Regarding Sections 4 and 5

• We discovered that existing algorithms for online convex optimization with delay, which achieve AdaGrad-type regret bounds, can be effectively utilized.
• In Section 4, the core idea is already presented in the proof sketch of Theorem 4.3. The key technical point is leveraging the negative term via the AdaGrad-type regret bound and the inequality $\\|\boldsymbol{G}\_t\\|\_\mathrm{F}^2 \le bS\_t(\boldsymbol{W}\_t)$. (These techniques remain important even when applying the $D$-copy approach mentioned in the rebuttal to Reviewer jZKi.)
• The algorithm and proof ideas in Section 5 are essentially a combination of the discussions already presented in Sections 3 and 4.

We will emphasize these points more clearly in the revision and do our best to provide more intuitive explanations.

Parameter $\omega$ of Assumption 3.6 (iii)

Finally, Assumption 3.6 (iii) is not explicitly discussed, despite the apparent importance of the parameter $\omega$ in the subsequent guarantees.

Thank you for the comment. As pointed out, the value of $\omega$ is indeed important. In the revised version, we will update Corollary 3.8 to include not only the final upper bound but also the explicit values of $\omega$ for each setting—namely, multiclass classification, multilabel classification, and ranking. Specifically, $\omega$ is $d^2$ for multiclass classification, $d^5 / 4m(d - m)$ for multilabel classification with $m$ correct labels, and $m^5$ for the ranking (see Appendix D.4 for details).

We sincerely appreciate the time and effort you devoted to providing a constructive review. Below, we present our responses to your comments.

Q1. Comparison between the $D$ copy approach and ours

The results for the delayed full information are a bit weak I suspect. If we have constant delay, we could just run $D$ copies of the non-delayed algorithm, where each copy makes a prediction every $D$ time steps. Since the non-delayed algorithm has surrogate regret $O(1)$, this would lead to a surrogate regret bound of order $D$.
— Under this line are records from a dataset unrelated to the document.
Source: an optimization exercise on an open RTL-to-GDS flow (aim: small area and a short achievable clock period). Production flows keep margins and buffers that such runs may drop. Where RTL was checked, it was by simulation tests only, not by an equivalence proof against the original. Power and IR drop assume default switching activity.

==> flow/design.v (excerpt) <==
module piped_wallace_mult(
    input wire clock, reset,
    input wire [15:0] x, y,
    output reg [31:0] prod
);
make LEC_CHECK=0 CAP_MARGIN=20 CORE_MARGIN=2 CORE_UTILIZATION=40 CTS_BUF_LIST=sky130_fd_sc_hd__clkbuf_8 SETUP_SLACK_MARGIN=1.1 SLEW_MARGIN=20 SYNTH_HIERARCHICAL=1 SYNTH_MINIMUM_KEEP_SIZE=0 finish   # period 2.8 ns
run.sh (not shown) runs the stock make flow with config.mk's settings and CLKGATE_MAP_FILE= SYNTH_SCRIPT=/design/flow/synth_recipe.tcl, a recipe that flattens the netlist after the stock synthesis.
The starting point completed without violations.
==> next run, changes <==
Settings changed: SETUP_SLACK_MARGIN 1.1 to 0.95.
Global-route usage shrinks by 0.27 points.
Final cell count goes down by 2.4%.
Final area went down by 2.9%.
Worst setup slack loses 0.035 ns.
Via count is lower by 3.6%.
Clock power went up by 19%.
Routed wire length fell by 4.1%.
Utilization drops by 1.4 points.
Power grows by 2.6%.
Function was not checked in any run of this note: the RTL went through the layout flow alone.

Another version of the RTL of piped_wallace_mult (not shown whole).
Size in the first run: ~250 flip-flops, roughly 12000 um2 of cells after synthesis.
export LEC_CHECK = 0
export CAP_MARGIN = 20
export CORE_MARGIN = 2
export CORE_UTILIZATION = 65
export PLACE_DENSITY = 0.75
export SLEW_MARGIN = 20
create_clock -name core_clock -period 2.8 [get_ports {clock}]
The baseline completed with no timing, DRC or antenna violations.
Rerun with:
Settings changed: ABC_CLOCK_PERIOD_IN_PS set to 1500, CORE_UTILIZATION 65 to 40, PLACE_DENSITY 0.75 to not set, SETUP_SLACK_MARGIN set to 1.0.
Outcome:
- cell count is higher by 17%
- routed wire length is higher by 9.5%
- global-route usage is lower by 8.5 points
- power is higher by 12%
- clock-buffer cell count is higher by 2

## run A
piped_wallace_mult, a different RTL version from the one above (not shown whole).
Size in the first run: roughly 1,100 cells after synthesis, about 66 I/O pins, ~13,000 um2 of cells after synthesis.
## piped_wallace_mult
module piped_wallace_mult(
    input wire clock, reset,
    input wire [15:0] x, y,
    output reg [31:0] prod
);
clock: 2.8 ns
lec_check: 0
cap_margin: 20
core_margin: 2
core_utilization: 40
setup_slack_margin: 0.2
slew_margin: 20
synth_hierarchical: 1
synth_minimum_keep_size: 0
Modified inputs, run B compared to run A
--- a/flow/config.mk
+++ b/flow/config.mk
@@ -11 +11 @@
-export SETUP_SLACK_MARGIN = 0.2
+export SETUP_SLACK_MARGIN = 1.1
==> results.txt <==
Min leakage dissipation across run B and run A: run A. Changes observed in run B relative to run A: clock skew fell 0.012 ns, sequential cell area in the final layout rose by about 2.6%, maximum clock path buffer count comparable, sequential share of layout area now sits lower, via count up about 6%. Summary: power, run B worse than run A. In the tables for run B and run A, global-route wire length before repair reads higher with run B. Worst-case setup margin in the final layout (lower): run A. Comparing run B and run A, the higher fill cell total of the finished layout was measured on run A. Re relative contribution of the clock network to total power: run A was higher than run B.
What run C does differently from run B at the input level:
--- a/flow/config.mk
+++ b/flow/config.mk
@@ -11 +11,2 @@
-export SETUP_SLACK_MARGIN = 1.1
+export CTS_BUF_LIST = sky130_fd_sc_hd__clkbuf_8
+export SETUP_SLACK_MARGIN = 0.95
Notes after the runs:
- Run C reports a lower global-route wire length before repair than run B does.
- Taking run B as the reference, in run C non-clock buffer count has decreased; largest net degree at the start of global routing has increased; register share of the cell area has increased; relative area change from synthesis to final layout has decreased; utilization has decreased.
- Re wire length: run C is about 5.6% down on run B.
Modified inputs, run D compared to run C
--- a/flow/config.mk
+++ b/flow/config.mk
@@ -11 +10,0 @@
-export CTS_BUF_LIST = sky130_fd_sc_hd__clkbuf_8
## What came out
When run D is set beside run C, its final core utilization turns out to be 0.21 points larger. Per the comparison of run D with run C, worst slack on hold paths level, sequential share of power moved down. Run D -> run C: fmax flat. Looking at via count, run D sits below run C. Compared with run C, in run D post-detailed-route wirelength per cell up 1.0%; sequential share of layout area down 0.20 points.

Another version of the RTL of piped_wallace_mult (not shown whole).
Size: about 1,100 cells after synthesis, about 66 I/O pins, roughly 13,000 um^2 of cells after synthesis.
==> flow/config.mk <==
export PLATFORM = sky130hd
export DESIGN_NAME = piped_wallace_mult
export DESIGN_NICKNAME = piped_wallace_mult
export VERILOG_FILES = /design/flow/design.v
export SDC_FILE = /design/flow/constraint.sdc
export NUM_CORES = 4
export LEC_CHECK = 0
export CAP_MARGIN = 20
export CORE_MARGIN = 2
export CORE_UTILIZATION = 48
export CTS_CLUSTER_DIAMETER = 150
export CTS_CLUSTER_SIZE = 30
export SETUP_SLACK_MARGIN = 0.95
export SLEW_MARGIN = 20
export SYNTH_HIERARCHICAL = 1
export SYNTH_MINIMUM_KEEP_SIZE = 0
export BUFFER_PORTS_ARGS = -buffer_cell sky130_fd_sc_hd__buf_1
==> flow/constraint.sdc <==
create_clock -name core_clock -period 2.8 [get_ports {clock}]
set_input_delay 0.5600 -clock core_clock [delete_from_list [all_inputs] [get_ports {clock}]]
set_output_delay 0.5600 -clock core_clock [all_outputs]
set_load 0.01 [all_outputs]
standard.sh (not shown) runs the stock make flow with config.mk's settings and CLKGATE_MAP_FILE= SYNTH_SCRIPT=/design/flow/synth_recipe.tcl, a recipe that flattens the netlist after the stock synthesis.
==> flow/flow/run.sh <==
#!/bin/bash
# The standard layout (standard.sh, unchanged synthesis), except that the
# port buffers are plain buffers instead of delay cells. Tool output: standard.log
# here and ORFS's own logs under orfs/logs.
set -e
echo 'export BUFFER_PORTS_ARGS = -buffer_cell sky130_fd_sc_hd__buf_1' >> "$FLOW_CONFIG"
bash standard.sh > standard.log 2>&1
The baseline produced a clean layout.
Change:
- CORE_UTILIZATION: 48 -> 40
After rerunning: Maximum frequency hardly moves; power stays flat; flip-flop and latch count does not change; non-clock buffer count fell by 13; via count is about the same; cell area barely changes.

Setup of cedar:
RTL: one of the versions met above, not the one the previous note started from.
Size: roughly 1100 cells after synthesis, ~0.013 mm^2 of cells after synthesis.
==> flow/config.mk <==
export PLATFORM = sky130hd
export DESIGN_NAME = piped_wallace_mult
export DESIGN_NICKNAME = piped_wallace_mult
export VERILOG_FILES = /design/flow/design.v
export SDC_FILE = /design/flow/constraint.sdc
export NUM_CORES = 4
export LEC_CHECK = 0
export CAP_MARGIN = 20
export CORE_MARGIN = 2
export CORE_UTILIZATION = 40
export SETUP_SLACK_MARGIN = 0.7
export SLEW_MARGIN = 20
export SYNTH_HIERARCHICAL = 1
export SYNTH_MINIMUM_KEEP_SIZE = 0
==> flow/constraint.sdc <==
create_clock -name core_clock -period 2.8 [get_ports {clock}]
set_input_delay 0.5600 -clock core_clock [delete_from_list [all_inputs] [get_ports {clock}]]
set_output_delay 0.5600 -clock core_clock [all_outputs]
set_load 0.01 [all_outputs]
run.sh (not shown) runs the stock make flow with config.mk's settings and CLKGATE_MAP_FILE= SYNTH_SCRIPT=/design/flow/synth_recipe.tcl, a recipe that flattens the netlist after the stock synthesis.
Stock flow here: none of the scripts above is used.
The inputs of maple differ from those of cedar as listed below.
- SETUP_SLACK_MARGIN changed from 0.7 to 0.95
- CORE_UTILIZATION changed from 40 to 55
==> results.txt <==
Total net switching power: maple and cedar compared, lower one is maple
First-pass GRT wire length: higher on cedar
For the register area, maple came in about 1% higher than cedar did.
Between cedar and maple, clock skew decreased.
Die width (higher): cedar
Diff cedar -> maple: well tap count decreased by 124 relative to the old numbers; worst setup slack increased by 0.12 ns relative to the old numbers; reported leakage power increased by 1.8% relative to the old numbers; critical path depth decreased by 1 relative to the old numbers.
Diff cedar -> maple | via count | up slightly
Setup changes, maple to tundra
- SETUP_SLACK_MARGIN changed from 0.95 to 0.5
- CORE_UTILIZATION changed from 55 to 40
Results
- Signed area change from the synthesized netlist to the final layout delta for tundra relative to maple: 0.33 points lower
- In tundra relative to maple, placed cell count had gone up by a little under 10%.
- Ratio of total power to cell area is lower on maple
- Compared to maple, tundra has average via count per standard cell 8.1% lower.
- Diff maple -> tundra | total length of routed wires | up slightly
- Of maple and tundra, tundra shows the higher post-route total power, with maple below it.
What violet does differently from tundra at the input level:
- SETUP_SLACK_MARGIN now 1.4, was 0.5
Results
- violet finished all stages; the layout is clean.
- violet: sequential standard cell area about 3% above tundra
- violet against tundra: combinational power rose 22%, register-to-register setup slack saw an increase, detailed-route wire length on metal 1 now sits higher, share of power burned in combinational logic increased 4.7 points.
- Looking only at layout overhead on the synthesized area, and setting everything else aside, the lower value of violet and tundra goes to tundra.
- The placer's final routability congestion estimate number comes out lower for violet vs tundra.

piped_wallace_mult, a different RTL version from the one above (not shown whole).
Size in the first run: about 250 flip-flops, roughly 13000 um^2 of cells after synthesis.
export LEC_CHECK = 0
export CAP_MARGIN = 20
export CORE_MARGIN = 2
export CORE_UTILIZATION = 40
export SETUP_SLACK_MARGIN = 0.95
export SLEW_MARGIN = 20
export SYNTH_HIERARCHICAL = 1
export SYNTH_MINIMUM_KEEP_SIZE = 0
export BUFFER_PORTS_ARGS = -buffer_cell sky130_fd_sc_hd__buf_2
create_clock -name core_clock -period 2.8 [get_ports {clock}]
standard.sh (not shown) runs the stock make flow with config.mk's settings and CLKGATE_MAP_FILE= SYNTH_SCRIPT=/design/flow/synth_recipe.tcl, a recipe that flattens the netlist after the stock synthesis.
==> flow/flow/run.sh <==
#!/bin/bash
set -e
cp standard.sh standard.sh.orig.txt
cat "$FLOW_CONFIG" > config.orig.txt
echo 'export BUFFER_PORTS_ARGS = -buffer_cell sky130_fd_sc_hd__buf_2' >> "$FLOW_CONFIG"
bash standard.sh > standard.log 2>&1
The first run completed without violations.
==> next run, changes <==
==> flow/run.sh (new file) <==
#!/bin/bash
# synth_recipe.tcl (not shown) runs the flow's synth.tcl, then flattens the netlist and writes it again
# the make line also repeats each setting of config.mk as NAME=value (left out here)
make -C /OpenROAD-flow-scripts/flow DESIGN_CONFIG=/design/flow/config.mk WORK_HOME=/design/flow/orfs CLKGATE_MAP_FILE= SYNTH_SCRIPT=/design/flow/synth_recipe.tcl finish
BUFFER_PORTS_ARGS = unset   (was -buffer_cell sky130_fd_sc_hd__buf_2)
removed: flow/flow/run.sh
removed: flow/standard.sh
Non-clock buffer count stays the same; clock skew hardly moves; worst setup slack got worse by 0.047 ns; utilization climbs by 0.96 points; final cell count hardly moves; design area climbs by about 2%; die area is unchanged; power drops by about 1.4%; wire length climbs by about 0.8%.
==> next run, changes <==
==> flow/flow/run.sh (new file) <==
#!/bin/bash
# The standard layout (standard.sh, unchanged synthesis), except that the
# port buffers are plain buffers instead of delay cells. Tool output: standard.log
# here and ORFS's own logs under orfs/logs.
set -e
echo 'export BUFFER_PORTS_ARGS = -buffer_cell sky130_fd_sc_hd__buf_1' >> "$FLOW_CONFIG"
bash standard.sh > standard.log 2>&1
==> flow/standard.sh (new file) <==
#!/bin/bash
# synth_recipe.tcl (not shown) runs the flow's synth.tcl, then flattens the netlist and writes it again
# the make line also repeats each setting of config.mk as NAME=value (left out here)
make -C /OpenROAD-flow-scripts/flow DESIGN_CONFIG=/design/flow/config.mk WORK_HOME=/design/flow/orfs CLKGATE_MAP_FILE= SYNTH_SCRIPT=/design/flow/synth_recipe.tcl "${@:-finish}"
BUFFER_PORTS_ARGS = -buffer_cell sky130_fd_sc_hd__buf_1   (was unset)
CORE_UTILIZATION = 58   (was 40)
removed: flow/run.sh
After rerunning: Synthesized cell count does not change. Synthesized area is unchanged. Critical path depth went down by 4. Final area is lower by a few percent. Routed wire length decreases slightly. Hold slack loses 0.18 ns. Global-route usage rose by 6.8 points. Core utilization increases by 19 points. Sequential cell count does not change. Combinational power shrinks slightly.
==> next run, changes <==
CAP_MARGIN = 0   (was 20)
CORE_UTILIZATION = 40   (was 58)
SLEW_MARGIN = 0   (was 20)
Effect:
- The new run produced a clean layout
- hold slack improves by 0.073 ns
- wire length climbs by 0.63%
- via count drops by about 0.55%
- combinational power came out lower by about 1%
- first-iteration DRC count shrinks by about 28%
- clock-buffer cell count goes up by 5
- setup slack gets better by 0.013 ns
- final area hardly moves
- die area rose by about 44%
- non-clock buffer count went down by 5
- sequential share of layout area is about the same

[port drivers added, routing unchanged]
In the flow no input, the clock included, has a driving cell. The finished layouts below were timed again as built, in two steps. Step 1 assumes that a clkbuf_16 drives the clock port and a buf_2 every other input. Step 2 times the ports against the registers' clock, not the clock port: input delays grow and output delays shrink by t, the midpoint of the rising clock arrivals with the driver on. Three values: ideal ports, drivers, drivers and shift; two values: the first two.
| run | t, ns | setup slack, ns | worst slew at a driven data input, ns |
|---|---|---|---|
| the first run of note 1 | 0.575 | 0.971 / 0.971 / 0.590 | 0.05 |
| the second run of note 1 | 0.581 | 0.936 / 0.953 / 0.377 | 0.04 |
| the first run of note 2 | 0.570 | 0.442 / 0.442 / 0.442 | 0.03 |
| the second run of note 2 | 0.564 | 0.727 / 0.727 / 0.727 | 0.04 |
| run A | 0.570 | 0.699 / 0.731 / 0.162 | 0.05 |
| run B | 0.573 | 0.883 / 0.883 / 0.583 | 0.04 |
| run C | 0.587 | 0.907 / 0.907 / 0.424 | 0.05 |
| run D | 0.577 | 0.912 / 0.912 / 0.469 | 0.05 |
| the first run of note 4 | 0.521 | 0.991 / 0.991 / 0.575 | 0.03 |
| the second run of note 4 | 0.524 | 0.992 / 0.992 / 0.562 | 0.05 |
| cedar | 0.570 | 0.752 / 0.759 / 0.215 | 0.05 |
| maple | 0.577 | 0.871 / 0.871 / 0.383 | 0.03 |
| tundra | 0.570 | 0.699 / 0.731 / 0.162 | 0.05 |
| violet | 0.577 | 0.883 / 0.883 / 0.723 | 0.05 |
| the first run of note 6 | 0.556 | 0.990 / 0.990 / 0.582 | 0.04 |
| the second run of note 6 | 0.575 | 0.942 / 0.965 / 0.390 | 0.05 |
| the third run of note 6 | 0.573 | 0.956 / 0.956 / 0.468 | 0.03 |
| the fourth run of note 6 | 0.579 | 0.970 / 0.970 / 0.444 | 0.04 |
After both steps every run listed still meets setup and hold. For the second run of note 1, which loses most, drivers alone change the setup slack by +0.017 ns; drivers and shift together by -0.559 ns.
I am wondering of my construction for the constant delay actually works. If so, would this be optimal?

Thank you very much for your insightful comment. We have examined how the approach of preparing $D$ copies of the non-delayed algorithm (as investigated by Weinberger and Ordentlich, 2002 [41]; Joulani et al., 2013 [23]) would perform in our setting. In what follows, we call this approach the "$D$-copy approach" for simplicity.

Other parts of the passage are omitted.